Ergänzend nimmt die EU ihre Sorgenkinder an die Kandare. Spanien und Italien haben Reformen angekündigt. Besonders Italien bereitet Brüssel Sorgen – gerät die drittstärkste Wirtschaftskraft der Euro-Zone in Bedrängnis, können die Staats- und Regierungschefs ihren Terminkalender für den nächsten Krisengipfel freimachen. Merkel wertete es deswegen als "besonders wichtig", dass Rom sich verpflichtet, den Schuldenstand bis 2014 auf 113 Prozent des BIP zu senken. 2013 will Silvio Berlusconi einen ausgeglichenen Haushalt vorlegen – wenn er denn zu diesem Zeitpunkt noch Ministerpräsident ist. Die Gerüchte über einen Rücktritt des Cavaliere zum Jahresende wurden zwar entschieden dementiert, über die ebenfalls geplante Einführung der Rente mit 67 zeichnen sich jedoch unüberbrückbare Differnenzen mit Berlusconi Bündnispartnern von der Lega Nord ab. Kurz: Wie es in Rom weitergeht, weiß niemand. In italienischen Medien wird selbst über eine Übergangsregierung nach einem Rücktritt Berlusconis spekuliert: Eine schlingernde Volkswirtschaft ohne reguläre Regierung: ein Horrorszenario für Brüssel.

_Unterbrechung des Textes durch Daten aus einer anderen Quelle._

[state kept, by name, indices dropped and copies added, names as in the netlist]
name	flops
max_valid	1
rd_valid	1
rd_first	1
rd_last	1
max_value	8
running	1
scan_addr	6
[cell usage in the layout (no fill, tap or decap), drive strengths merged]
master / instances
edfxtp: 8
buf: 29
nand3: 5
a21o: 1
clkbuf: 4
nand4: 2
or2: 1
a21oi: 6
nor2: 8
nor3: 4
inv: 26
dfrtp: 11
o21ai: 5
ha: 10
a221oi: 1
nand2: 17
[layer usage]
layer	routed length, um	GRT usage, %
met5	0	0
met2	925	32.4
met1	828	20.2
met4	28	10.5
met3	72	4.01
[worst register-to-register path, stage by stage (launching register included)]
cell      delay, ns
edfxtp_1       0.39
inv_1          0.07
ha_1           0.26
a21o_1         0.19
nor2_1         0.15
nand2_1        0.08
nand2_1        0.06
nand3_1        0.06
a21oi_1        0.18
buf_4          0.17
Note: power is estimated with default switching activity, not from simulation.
===== src/hw/softmax_settings.svh =====
// ******************************
// softmax engine sizes
// batch, widths, divider timing
// ******************************

`ifndef SOFTMAX_SETTINGS_SVH
`define SOFTMAX_SETTINGS_SVH

`define SM_N            64          // samples per batch
`define SM_AW           6           // address width
`define SM_XW           8           // signed score width

`define SM_EW           16          // exponent, Q0.16
`define SM_SW           (`SM_EW + `SM_AW)
`define SM_PW           16          // probability, Q0.16

`define SM_DFRAC        4           // diff index d means d/16
`define SM_DIV_CYCLES   18          // read, 16 steps, emit

`endif


===== src/hw/softmax_pkg.sv =====
// ******************************
// softmax shared data types
// ******************************

`include "softmax_settings.svh"

package softmax_pkg;

    // index into either memory
    typedef logic [`SM_AW-1:0] addr_t;

    // raw score from the host
    typedef logic signed [`SM_XW-1:0] sample_t;

    typedef logic [`SM_EW-1:0] exp_t;    // e^-d, Q0.16

    // wide enough for SM_N full-scale exponents
    typedef logic [`SM_SW-1:0] sum_t;

    typedef logic [`SM_PW-1:0] prob_t;   // Q0.16 output

endpackage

Zunächst haben die Märkte und die Politik grundlegend positiv auf die Gipfelbeschlüsse reagiert. Doch der "vieldimensionale Ansatz", den Merkel den Journalisten präsentierte, birgt weitere Unsicherheiten. Die Eurofighter haben mit dem Löschen begonnen. Sie müssen hoffen, dass die Glutnester sich nicht zu neuen Flächenbränden auswachsen.